17
Aug

Top 10 things to watch out for in a data migration project

networkingWhen undergoing a data migration, from one system to another, or from one database format to another, there are a number of common issues which crop up.  Any of these can cause the migration to fail.   These issues can be mitigated by careful planning before starting the migration project, and by comprehensive testing before the migration is signed off as complete.

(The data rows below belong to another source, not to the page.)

Background: an optimization exercise with open tools, aiming at small area and a short achievable clock period. Do not read the settings as production practice.
Function was checked by simulation only, so behaviour that the tests miss may differ from the original.

==> inputs of job 5827 <==
==> flow/design.v <==
module dtlb_top (
  input  logic                  clk,
  input  logic                  rst,
  input  logic                  lookup_valid,
  input  logic [4-1:0]   lookup_set,
  input  logic [20-1:0]   lookup_tag,
  input  logic                  wr_valid,
  input  logic                  wr_op,
  input  logic [4-1:0]   wr_set,
  input  logic [20-1:0]   wr_tag,
  input  logic [(18 + 2)-1:0]   wr_pte,
  output logic                  ready,
  output logic                  resp_valid,
  output logic                  resp_hit,
  output logic [2-1:0]   resp_way,
  output logic [(18 + 2)-1:0]   resp_pte
);
  localparam int W  = 4;
  localparam int S  = 16;
  localparam int SB = 4;
  localparam int WB = 2;
  localparam int TB = 20;
  localparam int PB = (18 + 2);
  logic          run;
  logic [SB-1:0] init_cnt;
  always_ff @(posedge clk) begin
    if (rst) begin
      run      <= 1'b0;
      init_cnt <= '0;
    end else if (!run) begin
      init_cnt <= init_cnt + 1'b1;
      if (init_cnt == SB'(16 - 1)) begin
        run <= 1'b1;
      end
    end
  end
  assign ready = run;
  logic [S*W-1:0]         vld;
  logic [S*W-1:0][TB-1:0] tag;
  logic [S*W-1:0][PB-1:0] pte;
  logic [S-1:0][5:0]      lru;
  logic          pw_v;
  logic          pw_op;
  logic [SB-1:0] pw_set;
  logic [S-1:0]  pw_fo;
  logic [S-1:0]  pw_io;
  logic [TB-1:0] pw_tag;
  logic [PB-1:0] pw_pte;
  logic [W-1:0]  pw_hit;
  logic [W-1:0]  wr_hit;
  always_ff @(posedge clk) begin
    pw_v   <= wr_valid && run && !rst;
    pw_op  <= wr_op;
    pw_set <= wr_set;
    pw_fo  <= (wr_valid && run && !rst && !wr_op) ? S'(1) << wr_set : '0;
    pw_io  <= (wr_valid && run && !rst &&  wr_op) ? S'(1) << wr_set : '0;
    pw_tag <= wr_tag;
    pw_pte <= wr_pte;
    pw_hit <= wr_hit;
  end
  logic [W-1:0] pw_vic;
  logic [W-1:0] pw_sel;
  logic         pw_fill;
  assign pw_sel  = (|pw_hit) ? pw_hit : pw_vic;
  assign pw_fill = pw_v && !pw_op;
  logic [S-1:0]         lk_oh;
  logic [S-1:0]         wr_oh;
  logic [S*W-1:0]       lk_eq;
  logic [W-1:0]         lk_cam;
  logic [W-1:0][PB-1:0] lk_rp;
  logic [W-1:0]         wr_rv;
  logic [W-1:0][TB-1:0] wr_rt;
  assign lk_oh = S'(1) << lookup_set;
  assign wr_oh = S'(1) << wr_set;
  always_comb begin
    for (int e = 0; e < S*W; e++) begin
      lk_eq[e] = vld[e] && (tag[e] == lookup_tag);
    end
  end
  always_comb begin
    lk_cam = '0;
    lk_rp = '0;
    wr_rv = '0;
    wr_rt = '0;
    for (int s = 0; s < S; s++) begin
      for (int w = 0; w < W; w++) begin
        lk_cam[w] = lk_cam[w] | (lk_oh[s] & lk_eq[s*W + w]);
        lk_rp[w] = lk_rp[w] | ({PB{lk_oh[s]}} & pte[s*W + w]);
        wr_rv[w] = wr_rv[w] | (wr_oh[s] & vld[s*W + w]);
        wr_rt[w] = wr_rt[w] | ({TB{wr_oh[s]}} & tag[s*W + w]);
      end
    end
  end
  logic [W-1:0] lk_raw;
  logic [W-1:0] wr_raw;
  logic         lk_same;
  logic         wr_same;
  logic         lk_ptag;
  logic         wr_ptag;
  logic [W-1:0] lk_hit;
  always_comb begin
    for (int w = 0; w < W; w++) begin
      lk_raw[w] = lk_cam[w];
      wr_raw[w] = wr_rv[w] && (wr_rt[w] == wr_tag);
    end
  end
  assign lk_same = pw_v && (pw_set == lookup_set);
  assign wr_same = pw_v && (pw_set == wr_set);
  assign lk_ptag = (pw_tag == lookup_tag);
  assign wr_ptag = (pw_tag == wr_tag);
  always_comb begin
    for (int w = 0; w < W; w++) begin
      if (lk_same && !pw_op && pw_sel[w]) begin
        lk_hit[w] = lk_ptag;
      end else begin
        lk_hit[w] = lk_raw[w] && !(lk_same && pw_op && lk_ptag);
      end
      if (wr_same && !pw_op && pw_sel[w]) begin
        wr_hit[w] = wr_ptag;
      end else begin
        wr_hit[w] = wr_raw[w] && !(wr_same && pw_op && wr_ptag);
      end
    end
  end
  logic [WB-1:0] lk_way;
  logic [PB-1:0] lk_pte;
  logic          lk_acc;
  logic [SB-1:0] rsp_set;
  logic          lt_v;
  logic [W-1:0]  lt_sel;
  always_comb begin
    lk_way = '0;
    lk_pte = '0;
    for (int w = 0; w < W; w++) begin
      if (lk_hit[w]) begin
        lk_way = lk_way | WB'(w);
      end
      if (lk_raw[w]) begin
        lk_pte = lk_pte | lk_rp[w];
      end
    end
    if (lk_same && !pw_op && lk_ptag) begin
      lk_pte = pw_pte;
    end
  end
  assign lk_acc = lookup_valid && run && !rst;
  always_ff @(posedge clk) begin
    resp_valid <= lk_acc;
    resp_hit   <= lk_acc && (|lk_hit);
    resp_way   <= lk_way;
    resp_pte   <= lk_pte;
    rsp_set    <= lookup_set;
    lt_v       <= lk_acc && (|lk_hit) && !(wr_valid && run);
    lt_sel     <= lk_hit;
  end
  always_ff @(posedge clk) begin
    for (int s = 0; s < S; s++) begin
      for (int w = 0; w < W; w++) begin
        if (rst) begin
          vld[s*W + w] <= 1'b0;
        end else if (pw_fo[s] && pw_sel[w]) begin
          vld[s*W + w] <= 1'b1;
        end else if (pw_io[s] && pw_hit[w]) begin
          vld[s*W + w] <= 1'b0;
        end
      end
    end
  end
  always_ff @(posedge clk) begin
    for (int s = 0; s < S; s++) begin
      for (int w = 0; w < W; w++) begin
        if (pw_fo[s] && pw_sel[w]) begin
          tag[s*W + w] <= pw_tag;
          pte[s*W + w] <= pw_pte;
        end
      end
    end
  end
  logic          t_v;
  logic [SB-1:0] t_set;
  logic [W-1:0]  t_sel;
  logic [5:0]    t_new;
  logic [5:0]    t_msk;
  always_comb begin
    t_v   = pw_fill || lt_v;
    t_set = pw_v ? pw_set : rsp_set;
    t_sel = pw_v ? pw_sel : lt_sel;
    t_new = {t_sel[2], t_sel[1], t_sel[1], t_sel[0], t_sel[0], t_sel[0]};
    t_msk = {t_sel[2] | t_sel[3], t_sel[1] | t_sel[3], t_sel[1] | t_sel[2],
             t_sel[0] | t_sel[3], t_sel[0] | t_sel[2], t_sel[0] | t_sel[1]};
  end
  always_ff @(posedge clk) begin
    for (int s = 0; s < S; s++) begin
      for (int k = 0; k < 6; k++) begin
        if (rst) begin
          lru[s][k] <= 1'b0;
        end else if (t_v && (t_set == SB'(s)) && t_msk[k]) begin
          lru[s][k] <= t_new[k];
        end
      end
    end
  end
  logic [5:0]   wr_lru;
  logic [W-1:0] victim;
  always_comb begin
    wr_lru = '0;
    for (int s = 0; s < S; s++) begin
      wr_lru = wr_lru | ({6{wr_oh[s]}} & lru[s]);
    end
    if (t_v && (t_set == wr_set)) begin
      wr_lru = (wr_lru & ~t_msk) | (t_new & t_msk);
    end
  end
  assign victim[0] = !wr_lru[0] && !wr_lru[1] && !wr_lru[2];
  assign victim[1] =  wr_lru[0] && !wr_lru[3] && !wr_lru[4];
  assign victim[2] =  wr_lru[1] &&  wr_lru[3] && !wr_lru[5];
  assign victim[3] =  wr_lru[2] &&  wr_lru[4] &&  wr_lru[5];
  always_ff @(posedge clk) begin
    pw_vic <= victim;
  end
endmodule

The top 10 data migration issues most likely to cause problems are:

Dates and Times
By far, dates and times cause the biggest issue with any data migration project.  A large number of database types hold dates and times not as strings, but as an integer of the number of days since a given date or time, which means dates need to be converted as part of a data extraction.   In addition, dates can be held in a wide variety of formats including USA (mm/dd/yyyy), European (dd/mm/yyyy), long, short, etc.  Dates can also be invalid (such as 32/03/2010) or missing.

Column types
When migrating between different SQL based databases, not all database flavours support all database column formats.  So when migrating between Informix, Access, SQL Server, or Oracle, a column type in one database may not be available in the new database.  Careful planning will be required on what is the appropriate data type in the new database format.

Unlinked Data
SQL databases generally require data tables to link, with transaction data linking to reference data.  However, when migrating from one database format to another, and especially when migrating older data, the original links may be broken with reference data missing or changed.  This can cause integrity failures in the loading in the new database.

Encrypted Data
Whilst most modern databases are fairly open, when migrating from a suppliers older proprietary database, it is likely that some columns, tables or even the entire database will be encrypted.  This would then need the assistance of the original supplier (or reverse engineering of the encryption process) to provide the un-encryption software for data extraction.

Links to External Data
It cannot be assumed that all data required will be held in a single central database.  For a lot of older databases, references may be made to other external databases including spreadsheets, ODBC linked systems and even text look-ups.  Such links should be included in the data extract routines.

Incomplete Data
As computer systems evolve, so the columns in the original database will also evolve to provide space to hold additional data.  Due to this evolution and possible software issues with the original source system, some fields which are now mandatory may be missing from earlier data.  Rules should be defined for this eventuality.

Binary Data
Some databases include binary objects such as documents, images, sound and video files embedded within the database.   Consideration should be given to the value of this data, the method of migration, and if the data is actually usable once migrated.

Duplicate Entries
It is not uncommon for older systems to incorrectly allow the same records to be recorded more than once in the same file or table.   This can cause problems when migrating records both in terms of which ‘version’ should be migrated, but also the issue of primary key conflicts in the receiving system.

Transient Data
Transient data (temporary data or data that is being changed) can be an issue where the data is in the source database but should have been previously deleted (the temporary saving of order details whilst the entire order is then cancelled, but parts of the record are left in the system by mistake), or records which are being updated as the migration takes place.

Long Data
Finally, thought should be given to long data.   This can occur where data is currently held in unix or DOS text files and is being migrated to a structured data store.  Transferring long text or other data which can range in size from 1 byte to many hundreds of thousands of bytes needs careful planning in terms of data storage types and  method of migration.